Dozens of companies have received a letter, via their insurance administrators, asking them to waive their rights to sue Sutter. If they don’t, a fact sheetincluded in the letter says, the companies’ employees who get care through Sutter’s network of hospitals, doctors and medical services will no longer have access to discounted in-network prices.
“In both choices, Castlight and our employees lose,” says Jennifer Chaloemtiarana, general counsel for Castlight Health, a tech company in San Francisco that received one of these letters this spring. She thought it was strange.
Castlight is self-insured, meaning it hires an insurance company — in this case, Anthem Blue Cross — to manage the administrative details of its health coverage. But when an employee gets sick, Castlight pays the bill, not Anthem. Anthem basically functions as a middleman, including negotiating discounted prices with providers like Sutter.

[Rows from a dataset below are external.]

File: src/design/acfp_pkg.sv
// ----------------------------------------------------------------------------
// acfp_pkg
// shared types and constants for the ascii can frame parser
// ----------------------------------------------------------------------------
package acfp_pkg;

	localparam int MAX_DATA_BYTES_DEF = 8;
	localparam int NUM_DATA_BYTES     = 8;
	localparam int ID_DIGITS          = 3;

	localparam logic [7:0] START_BYTE = 8'h74;
	localparam logic [7:0] CR_BYTE    = 8'h0D;

	localparam logic FRAME_GOOD = 1'b0;
	localparam logic FRAME_DROP = 1'b1;

	typedef enum logic [2:0] {
		PH_HUNT = 3'd0,
		PH_ID   = 3'd1,
		PH_LEN  = 3'd2,
		PH_DATA = 3'd3,
		PH_CR   = 3'd4
	} phase_t;

	// decoded view of one received byte
	typedef struct packed {
		logic       is_start;
		logic       is_cr;
		logic       is_hex;
		logic [3:0] nibble;
	} byte_class_t;

	// one parsed frame result
	typedef struct packed {
		logic                                frame_status;
		logic [11:0]                         frame_id;
		logic [3:0]                          frame_length;
		logic [NUM_DATA_BYTES-1:0][7:0]      data;
	} frame_t;

endpackage

File: src/design/acfp_if.sv
// ----------------------------------------------------------------------------
// acfp channel interfaces
// valid/ready channels for received bytes and parsed frames
// ----------------------------------------------------------------------------
interface acfp_rx_if;
	logic       valid;
	logic       ready;
	logic [7:0] rx_byte;

	modport source (output valid, output rx_byte, input ready);
	modport sink   (input valid, input rx_byte, output ready);
endinterface

interface acfp_frame_if;
	logic        valid;
	logic        ready;
	logic        frame_status;
	logic [11:0] frame_id;
	logic [3:0]  frame_length;
	logic [7:0]  byte_zero;
	logic [7:0]  byte_one;
	logic [7:0]  byte_two;
	logic [7:0]  byte_three;
	logic [7:0]  byte_four;
	logic [7:0]  byte_five;
	logic [7:0]  byte_six;
	logic [7:0]  byte_seven;

	modport source (
		output valid, output frame_status, output frame_id, output frame_length,
		output byte_zero, output byte_one, output byte_two, output byte_three,
		output byte_four, output byte_five, output byte_six, output byte_seven,
		input ready
	);
	modport sink (
		input valid, input frame_status, input frame_id, input frame_length,
		input byte_zero, input byte_one, input byte_two, input byte_three,
		input byte_four, input byte_five, input byte_six, input byte_seven,
		output ready
	);
endinterface

File: src/design/acfp_byte_class.sv
// ----------------------------------------------------------------------------
// acfp_byte_class
// classifies a received byte as start, carriage return or hex digit
// ----------------------------------------------------------------------------
module acfp_byte_class (
	input  logic [7:0]                rx_byte,
	output acfp_pkg::byte_class_t     cls
);

	logic is_digit;
	logic is_upper;
	logic is_lower;

	assign is_digit = (rx_byte >= 8'h30) && (rx_byte <= 8'h39);
	assign is_upper = (rx_byte >= 8'h41) && (rx_byte <= 8'h46);
	assign is_lower = (rx_byte >= 8'h61) && (rx_byte <= 8'h66);

	always_comb begin
		cls.is_start = (rx_byte == acfp_pkg::START_BYTE);
		cls.is_cr    = (rx_byte == acfp_pkg::CR_BYTE);
		cls.is_hex   = is_digit || is_upper || is_lower;
		// letters a-f sit at low nibble 1..6 in both cases
		if (is_digit) begin
			cls.nibble = rx_byte[3:0];
		end else begin
			cls.nibble = rx_byte[3:0] + 4'd9;
		end
	end

endmodule

File: src/design/acfp_parse_core.sv
// ----------------------------------------------------------------------------
// acfp_parse_core
// frame parsing state and result formation, one byte per step
// ----------------------------------------------------------------------------
module acfp_parse_core #(
	parameter int MAX_DATA_BYTES = acfp_pkg::MAX_DATA_BYTES_DEF
) (
	input  logic                      clk,
	input  logic                      arst_n,
	input  logic                      step,
	input  acfp_pkg::byte_class_t     cls,
	output logic                      emit,
	output acfp_pkg::frame_t          result
);

	localparam int CNT_W = $clog2(2 * MAX_DATA_BYTES + 1);
	localparam int IDX_W = (MAX_DATA_BYTES > 1) ? $clog2(MAX_DATA_BYTES) : 1;
	localparam logic [4:0] MAX_LEN = 5'(MAX_DATA_BYTES);

	acfp_pkg::phase_t phase_q, phase_d;
	logic [CNT_W-1:0] cnt_q, cnt_d, cnt_inc;
	logic [11:0]      id_q, id_d;
	logic [3:0]       len_q, len_d;
	logic [3:0]       high_q, high_d;
	logic [7:0]       store_q [MAX_DATA_BYTES];
	logic [7:0]       store_d [MAX_DATA_BYTES];
	logic [IDX_W-1:0] wr_idx;
	logic             good;

	assign cnt_inc = cnt_q + 1'b1;
	assign wr_idx  = cnt_q[IDX_W:1];

	always_ff @(posedge clk or negedge arst_n) begin
		if (!arst_n) begin
			phase_q <= acfp_pkg::PH_HUNT;
			cnt_q   <= '0;
			id_q    <= '0;
			len_q   <= '0;
			high_q  <= '0;
			for (int i = 0; i < MAX_DATA_BYTES; i++) begin
				store_q[i] <= '0;
			end
		end else if (step) begin
			phase_q <= phase_d;
			cnt_q   <= cnt_d;
			id_q    <= id_d;
			len_q   <= len_d;
			high_q  <= high_d;
			store_q <= store_d;
		end
	end

	always_comb begin
		phase_d = phase_q;
		cnt_d   = cnt_q;
		id_d    = id_q;
		len_d   = len_q;
		high_d  = high_q;
		store_d = store_q;
		emit    = 1'b0;
		good    = 1'b0;

		// a start byte opens a fresh frame from any phase
		if (cls.is_start) begin
			phase_d = acfp_pkg::PH_ID;
			cnt_d   = '0;
			id_d    = '0;
			len_d   = '0;
			high_d  = '0;
			for (int i = 0; i < MAX_DATA_BYTES; i++) begin
				store_d[i] = '0;
			end
		end

		unique case (phase_q)
			acfp_pkg::PH_HUNT: begin
			end
			acfp_pkg::PH_CR: begin
				emit = 1'b1;
				if (!cls.is_start) begin
					phase_d = acfp_pkg::PH_HUNT;
					good    = cls.is_cr;
				end
			end
			acfp_pkg::PH_ID, acfp_pkg::PH_LEN, acfp_pkg::PH_DATA: begin
				if (cls.is_start) begin
					emit = 1'b1;
				end else if (!cls.is_hex) begin
					emit    = 1'b1;
					phase_d = acfp_pkg::PH_HUNT;
				end else if (phase_q == acfp_pkg::PH_ID) begin
					id_d = {id_q[7:0], cls.nibble};
					if (cnt_inc >= CNT_W'(acfp_pkg::ID_DIGITS)) begin
						phase_d = acfp_pkg::PH_LEN;
						cnt_d   = '0;
					end else begin
						cnt_d = cnt_inc;
					end
				end else if (phase_q == acfp_pkg::PH_LEN) begin
					if ({1'b0, cls.nibble} > MAX_LEN) begin
						emit    = 1'b1;
						phase_d = acfp_pkg::PH_HUNT;
					end else begin
						len_d   = cls.nibble;
						cnt_d   = '0;
						phase_d = (cls.nibble == 4'd0) ? acfp_pkg::PH_CR
							: acfp_pkg::PH_DATA;
					end
				end else begin
					if (!cnt_q[0]) begin
						high_d = cls.nibble;
					end else begin
						store_d[wr_idx] = {high_q, cls.nibble};
					end
					cnt_d = cnt_inc;
					if (6'(cnt_inc) >= 6'({len_q, 1'b0})) begin
						phase_d = acfp_pkg::PH_CR;
					end
				end
			end
			default: begin
				phase_d = cls.is_start ? acfp_pkg::PH_ID : acfp_pkg::PH_HUNT;
			end
		endcase
	end

	// result payload, zero on a drop and beyond the frame length
	assign result.frame_status = good ? acfp_pkg::FRAME_GOOD : acfp_pkg::FRAME_DROP;
	assign result.frame_id     = good ? id_q : 12'd0;
	assign result.frame_length = good ? len_q : 4'd0;

	for (genvar k = 0; k < acfp_pkg::NUM_DATA_BYTES; k++) begin : g_data
		if (k < MAX_DATA_BYTES) begin : g_used
			assign result.data[k] = (good && (4'(k) < len_q)) ? store_q[k] : 8'd0;
		end else begin : g_unused
			assign result.data[k] = 8'd0;
		end
	end

endmodule

File: src/design/ascii_can_frame_parser.sv
// ----------------------------------------------------------------------------
// ascii_can_frame_parser
// parses ascii can data frames ('t', id, length, data, carriage return)
// from a byte stream into one good or drop result per frame
// ----------------------------------------------------------------------------
//
//  channel | modport | direction | request carries
//  --------+---------+-----------+--------------------------------------------
//  rx      | sink    | in        | rx_byte
//  frame   | source  | out       | frame_status, frame_id, frame_length,
//          |         |           | byte_zero .. byte_seven
//
//  one byte per cycle while the result register is free or draining; the byte
//  that closes or drops a frame passes the input register, then the result
//  register, before its result appears; rate set by the single parse step
//  between the input and result registers; arst_n clears the parse state to
//  hunting and empties both registers; a held result stalls the input register
//  only while it is full; bytes that give no result still pass when the result register is free or draining
//
module ascii_can_frame_parser #(
	parameter int MAX_DATA_BYTES = acfp_pkg::MAX_DATA_BYTES_DEF
) (
	input  logic          clk,
	input  logic          arst_n,
	acfp_rx_if.sink       rx,
	acfp_frame_if.source  frame
);

	// input register stage
	acfp_pkg::byte_class_t cls_now;
	acfp_pkg::byte_class_t cls_s1;
	logic                  valid_s1;

	// result register
	acfp_pkg::frame_t      res_now;
	acfp_pkg::frame_t      res_q;
	logic                  res_valid_q;

	logic out_free;
	logic advance;
	logic emit;

	// decode in front of the input register keeps the parse step short
	acfp_byte_class u_class (
		.rx_byte (rx.rx_byte),
		.cls     (cls_now)
	);

	assign out_free = !res_valid_q || frame.ready;
	assign advance  = valid_s1 && out_free;
	assign rx.ready = !valid_s1 || out_free;

	always_ff @(posedge clk or negedge arst_n) begin
		if (!arst_n) begin
			valid_s1 <= 1'b0;
		end else if (rx.ready) begin
			valid_s1 <= rx.valid;
		end
	end

	always_ff @(posedge clk) begin
		if (rx.valid && rx.ready) begin
			cls_s1 <= cls_now;
		end
	end

	// parse state advances once per byte leaving the input register
	acfp_parse_core #(
		.MAX_DATA_BYTES (MAX_DATA_BYTES)
	) u_core (
		.clk    (clk),
		.arst_n (arst_n),
		.step   (advance),
		.cls    (cls_s1),
		.emit   (emit),
		.result (res_now)
	);

	always_ff @(posedge clk or negedge arst_n) begin
		if (!arst_n) begin
			res_valid_q <= 1'b0;
		end else if (out_free) begin
			res_valid_q <= advance && emit;
		end
	end

	always_ff @(posedge clk) begin
		if (advance && emit) begin
			res_q <= res_now;
		end
	end

	assign frame.valid        = res_valid_q;
	assign frame.frame_status = res_q.frame_status;
	assign frame.frame_id     = res_q.frame_id;
	assign frame.frame_length = res_q.frame_length;
	assign frame.byte_zero    = res_q.data[0];
	assign frame.byte_one     = res_q.data[1];
	assign frame.byte_two     = res_q.data[2];
	assign frame.byte_three   = res_q.data[3];
	assign frame.byte_four    = res_q.data[4];
	assign frame.byte_five    = res_q.data[5];
	assign frame.byte_six     = res_q.data[6];
	assign frame.byte_seven   = res_q.data[7];

`ifndef NO_ASSERTIONS
	// a drop result carries no identifier and no length
	a_drop_clean: assert property (@(posedge clk) disable iff (!arst_n)
		(res_valid_q && (res_q.frame_status == acfp_pkg::FRAME_DROP)) |->
		((res_q.frame_id == 12'd0) && (res_q.frame_length == 4'd0)))
		else $error("drop result with nonzero id or length");

	// a good frame never reports more bytes than the store holds
	a_len_bound: assert property (@(posedge clk) disable iff (!arst_n)
		(res_valid_q && (res_q.frame_status == acfp_pkg::FRAME_GOOD)) |->
		({1'b0, res_q.frame_length} <= 5'(MAX_DATA_BYTES)))
		else $error("good result length above limit");

	// a new result only comes from a byte held in the input register
	a_res_source: assert property (@(posedge clk) disable iff (!arst_n)
		$rose(res_valid_q) |-> $past(valid_s1))
		else $error("result without a byte in the input register");

	// an empty input register never stalls the input, even behind a pending result
	a_ready_free: assert property (@(posedge clk) disable iff (!arst_n)
		(!valid_s1) |-> rx.ready)
		else $error("input stalled with empty input register");
`endif

endmodule

File: src/flat_wrapper.sv
// flat-port wrapper written by rule: the top's interface ports become plain ports
module ascii_can_frame_parser_flat 
#(
	parameter int MAX_DATA_BYTES = acfp_pkg::MAX_DATA_BYTES_DEF
)
  (clk, arst_n, rx_valid, rx_rx_byte, rx_ready, frame_valid, frame_frame_status, frame_frame_id, frame_frame_length, frame_byte_zero, frame_byte_one, frame_byte_two, frame_byte_three, frame_byte_four, frame_byte_five, frame_byte_six, frame_byte_seven, frame_ready);
  acfp_rx_if rx_i ();
  acfp_frame_if frame_i ();
  input  logic clk;
  input  logic arst_n;
  input wire logic [$bits(rx_i.valid)-1:0] rx_valid;
  input wire logic [$bits(rx_i.rx_byte)-1:0] rx_rx_byte;
  output wire logic [$bits(rx_i.ready)-1:0] rx_ready;
  output wire logic [$bits(frame_i.valid)-1:0] frame_valid;
  output wire logic [$bits(frame_i.frame_status)-1:0] frame_frame_status;
  output wire logic [$bits(frame_i.frame_id)-1:0] frame_frame_id;
  output wire logic [$bits(frame_i.frame_length)-1:0] frame_frame_length;
  output wire logic [$bits(frame_i.byte_zero)-1:0] frame_byte_zero;
  output wire logic [$bits(frame_i.byte_one)-1:0] frame_byte_one;
  output wire logic [$bits(frame_i.byte_two)-1:0] frame_byte_two;
  output wire logic [$bits(frame_i.byte_three)-1:0] frame_byte_three;
  output wire logic [$bits(frame_i.byte_four)-1:0] frame_byte_four;
  output wire logic [$bits(frame_i.byte_five)-1:0] frame_byte_five;
  output wire logic [$bits(frame_i.byte_six)-1:0] frame_byte_six;
  output wire logic [$bits(frame_i.byte_seven)-1:0] frame_byte_seven;
  input wire logic [$bits(frame_i.ready)-1:0] frame_ready;
  assign rx_i.valid = rx_valid;
  assign rx_i.rx_byte = rx_rx_byte;
  assign rx_ready = rx_i.ready;
  assign frame_valid = frame_i.valid;
  assign frame_frame_status = frame_i.frame_status;
  assign frame_frame_id = frame_i.frame_id;
  assign frame_frame_length = frame_i.frame_length;
  assign frame_byte_zero = frame_i.byte_zero;
  assign frame_byte_one = frame_i.byte_one;
  assign frame_byte_two = frame_i.byte_two;
  assign frame_byte_three = frame_i.byte_three;
  assign frame_byte_four = frame_i.byte_four;
  assign frame_byte_five = frame_i.byte_five;
  assign frame_byte_six = frame_i.byte_six;
  assign frame_byte_seven = frame_i.byte_seven;
  assign frame_i.ready = frame_ready;
  ascii_can_frame_parser #(.MAX_DATA_BYTES(MAX_DATA_BYTES)) u_core (.clk(clk), .arst_n(arst_n), .rx(rx_i), .frame(frame_i));
endmodule
File: config.mk
export PLATFORM = sky130hd
export DESIGN_NAME = ascii_can_frame_parser_flat
export DESIGN_NICKNAME = d
export VERILOG_FILES = /design/src/design/acfp_pkg.sv /design/src/design/acfp_if.sv /design/src/design/acfp_byte_class.sv /design/src/design/acfp_parse_core.sv /design/src/design/ascii_can_frame_parser.sv /design/src/flat_wrapper.sv
export SDC_FILE = /design/constraint.sdc
export NUM_CORES = 1
export LEC_CHECK = 0
export BUFFER_PORTS_ARGS = -buffer_cell sky130_fd_sc_hd__buf_2
export CORE_MARGIN = 2
export CORE_UTILIZATION = 40
export CTS_CLUSTER_DIAMETER = 60
export DETAILED_ROUTE_END_ITERATION = 8
export PLACE_DENSITY_LB_ADDON = 0.25
export SYNTH_ARGS = -nofsm -noshare
export SYNTH_HDL_FRONTEND = slang
export SYNTH_SLANG_ARGS = --single-unit
File: constraint.sdc
create_clock -name clk -period 5.6 [get_ports clk]
set_input_delay 1.12 -clock clk [delete_from_list [all_inputs] [get_ports clk]]
set_output_delay 1.12 -clock clk [all_outputs]
set_load 0.03 [all_outputs]
# After elaboration in Yosys (flattened, before gate mapping)
# Index checks and enable logic that the tools add are counted.
[totals]
regBits = 182
inputBits = 12
wordCells = 141
[op_classes]
n_addsub = 2
n_lt_le_gt_ge = 19
n_eq_ne = 6
mux = 59
bitwise = 1
n_reduce_logical = 24
[ops]
columns = ["operator", "n"]
rows = [
  ["$mux 64", 7],
  ["$bwmux 64", 1],
  ["$mux 12", 5],
  ["$mux 4", 15],
  ["$mux 5", 8],
  ["$mux 3", 10],
  ["$demux 8 s3", 1],
  ["$ge 8x7->1 const B", 2],
  ["$le 8x7->1 const B", 2],
  ["$lt 3x4->1 const A", 4],
  ["$logic_and 1x1->1", 15],
  ["$mux 1", 9],
  ["$pmux 3 s3", 1],
  ["$eq 8x4->1 const B", 1],
  ["$eq 8x7->1 const B", 1],
  ["$ge 8x6->1 const B", 1],
  ["$le 8x6->1 const B", 1],
  ["$lt 1x4->1 const A", 2],
  ["$lt 2x4->1 const A", 2],
  ["$mux 8", 1],
  ["$eq 3x2->1 const B", 2],
  ["$add 5x1->5 const B", 1],
  ["$ge 5x2->1 const B", 1],
  ["$ge 5x5->1", 1],
  ["13 further kinds", 17],
]

# Depth between registers and ports, before layout
[logic_depth]
word_depth = 12
mapped_depth = 11

# Cells and area by module
# Synthesis repeated with hierarchy kept, for this count alone.
[unflattened]
cells_unflattened = 611
hier_area_um2 = 7850.0
[modules_own_cells]
columns = ["module", "instances", "cells_per_inst", "area_each_um2"]
rows = [
  ["acfp_parse_core", 1, 480, 4825.9],
  ["ascii_can_frame_parser", 1, 98, 2753.9],
  ["acfp_byte_class", 1, 33, 270.3],
]

# Least setup slack after synthesis
# OpenSTA, ideal clock, no wires.
[synth_timing]
path_kind = "in2reg"
start = "in frame_ready"
end = "reg u_core.res_q (netlist bit u_core.frame.byte_five[0]), enable pin"
arrival_time_ns = 5.753
required_time_ns = 5.050
path_slack_ns = -0.703
path_stages = 5
cell_sequence = "nand2b_1 > buf_2 > nand2_1 > buf_2 > o22ai_1"
[synth_via]
elab_chain_len = 3
[synth_rtl]
columns = ["item", "line_no", "source"]
rows = [
  ["start: declaration", "flat_wrapper.sv:26", "input wire logic [$bits(frame_i.ready)-1:0] frame_ready;"],
  ["$logic_or 1x1->1", "ascii_can_frame_parser.sv:49", "assign out_free = !res_valid_q || frame.ready;"],
  ["$logic_and 1x1->1", "ascii_can_frame_parser.sv:50", "assign advance = valid_s1 && out_free;"],
  ["$logic_and 1x1->1", "ascii_can_frame_parser.sv:88", "if (advance && emit) begin"],
  ["end signal: assignment", "ascii_can_frame_parser.sv:89", "res_q <= res_now;"],
  ["end: declaration", "ascii_can_frame_parser.sv:36", "acfp_pkg::frame_t res_q;"],
]
# No other way between the ends.
# A chain may end at the register's enable or synchronous reset.

# Worst setup path in the final report
[layout_timing]
start = "in frame_ready"
end = "reg u_core.res_q (netlist bit u_core.frame.byte_one[6]), enable pin"
# The elaborated chain is that of the path after synthesis.

==> metrics.txt <==
Rows=52; reg2reg setup slack=between 2000 and 2500 ps; Die Wd=147 um; Wirelength per Cell=around 17 um; CP max stage delay=1000 ps; Finished Layout Cells=1076; final hold violation count=0; ANT nets after route=0; WP depth=5; Crit path max-delay family=compound AO/OA/AOI/OAI gates; Initial DRC Count=527; Worst-Skew Late Latency=roughly 440 ps; Slowest-stage cell, CP=o22ai_4; PwrDens=419 mW/mm^2; Synth Warn #=0; GR Util All Layers=0.177; crit-path max FO=54; Total Wirelength=about 18000 um; Post-CTS Setup Repair Bufs=0; Yosys cell types=64; status=finished clean; IO Pins=between 90 and 100; area of the multi-input gates=0.00293 mm^2; Die Y=between 100 and 150 um; mapped cell area=slightly above 0.008 mm^2; clock slew at reported path FFs=around 70 ps; CTS root buffer=clkbuf_16; CTS tree=built; # resized after CTS=0; Final nets=around 810; Core Area=approximately 0.02 mm^2; Syn Nets=between 700 and 800; drt pass-1 iters=5; Lkg Pwr=around 3.8 nW; DRC Markers=0; Initial Util=0.405; prevailing post-synth register cell=dfrtp_1; vias in the first global route=around 5400; fraction of registers with async set/reset=0.516; fillers=1847; register area=0.00499 mm^2; CTS Buffer Depth=2; worst path buffer plus inverter count=2; Die Area=approximately 0.022 mm^2; Antenna diodes=0; Max Slew Vio Count=0; placed wire-length estimate=roughly 12000 um; class of the worst hold path=register to register; RSZ-0062 raised after global routing=no; Post-Syn Area per Cell=11.4 um^2; first-pass GRT wire length=about 30000 um; Critical Path Sink Type=register; initial antenna violation count=0; largest net degree at the start of global routing=74; Startpoint Class=input port; highest clock rate=295 MHz; ratio of cells with drive above 1 in the final layout=0.179; Placed Cells=approximately 1000; Worst slew margin=0.288; r2r worst-path depth=5; number of flops mapped to enable cells by yosys=approximately 90; CP required=approximately 5700 ps; Vias=around 5700; fin crit period=about 3400 ps; Tightest Pin Transition=approximately 1100 ps; cell count after synthesis=between 700 and 800; Setup TNS=0 ps; CTS Hold Bufs=0; grt total ovfl=0; max-cap violations=0; Critical Path AT=3500 ps; Inserted Clock Buffers=17; worst hold path stage count=1; area grow syn2layout=15.2%; Routability Congestion=between 0.8 and 0.9; CP Cell Sequence=buf_2 > nand2b_1 > nand2_2 > o22ai_4 > buf_12; WS Path Type=input port to register; H-tree Lvls=4; period utilization=0.606; Synth Register Bits=between 150 and 200; Finish-stage setup viols=0; r2r startpoint=u_core.cls_s1[3]$_DFFE_PP_; post-synthesis sequential area ratio=0.613; IO buf count=between 90 and 100; vias per cell=5.32; VDD IR max=between 0.2 and 0.25 mV; Worst Hold Endpoint=u_core.u_core.store_q[9]$_DFFE_PN0P_; Clock Sinks=between 150 and 200; hold_sp=u_core.u_core.store_q[9]$_DFFE_PN0P_; RR Endpoint=u_core.frame.byte_one[6]$_SDFFCE_PN0P_; Setup Skew=10.6 ps
==> cell families (layout without fill, tap and decap cells) <==
logic type / after synthesis / in the layout / synth area share
DFF: 182 / 182 / 0.613
xor gates and xnor gates: 8 / 8 / 0.00952
and+or+nand+nor: 268 / 268 / 0.172
buffers and inverters: 55 / 144 / 0.0295
adders and majority gates: 9 / 9 / 0.0138
muxes: 11 / 11 / 0.0137
AOI/OAI and AO/OA: 184 / 184 / 0.149
==> placed cells by master, fill, tap and decap left out, types with 5 or more instances in the layout <==
master	count
inv_1	14
a32o_1	5
and2_1	73
ha_1	9
nand2_1	81
a22oi_1	56
clkbuf_16	17
o21ai_0	75
a22o_1	5
nand3_1	14
nor2_1	43
nor3_1	10
dfrtp_1	94
and3_1	10
a21oi_1	8
xnor2_1	5
mux2i_1	10
nand2b_1	6
o21ai_1	5
buf_2	93
edfxtp_1	88
==> layer usage <==
metal	part of all wire	track usage	vias up
met2	0.47	0.275	143
met1	0.48	0.253	2818
met3	0.042	0.0422	13
met5	0	0	-
li1	-	-	2752
met4	0.0090	0.0427	0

“We don’t have a direct relationship with Sutter Health,” Chaloemtiarana says. “So the letter was unusual in that regard, because it asked us to make certain legal agreements with Sutter.”
The letter is from Anthem Blue Cross, but it says if Castlight has any disputes with Sutter, Castlight has to agree to arbitrate with Sutter Health. Castlight can’t sue. And if it doesn’t agree, Castlight’s employees will lose their in-network medical rates.
Sutter is the dominant northern California provider, and they sound remarkably like the GOP when it comes to the studies that suggest they use their position unfairly:
“Recent academic studies have been one-sided and misrepresent the competitive environment of Northern California,” said Bill Gleeson, vice president of communications for Sutter, adding that the studies “unjustly inflate the so-called market share of Sutter. There’s competition all around.”
The moat around their industry is rather wide. Regardless, suggesting that a mere contract can remove a Constitutional right simply strikes me as madness, as we’ve discussed before. If the Democrats take control of Congress in today’s election, I wonder if they’ll address this issue. It steams me more than a little.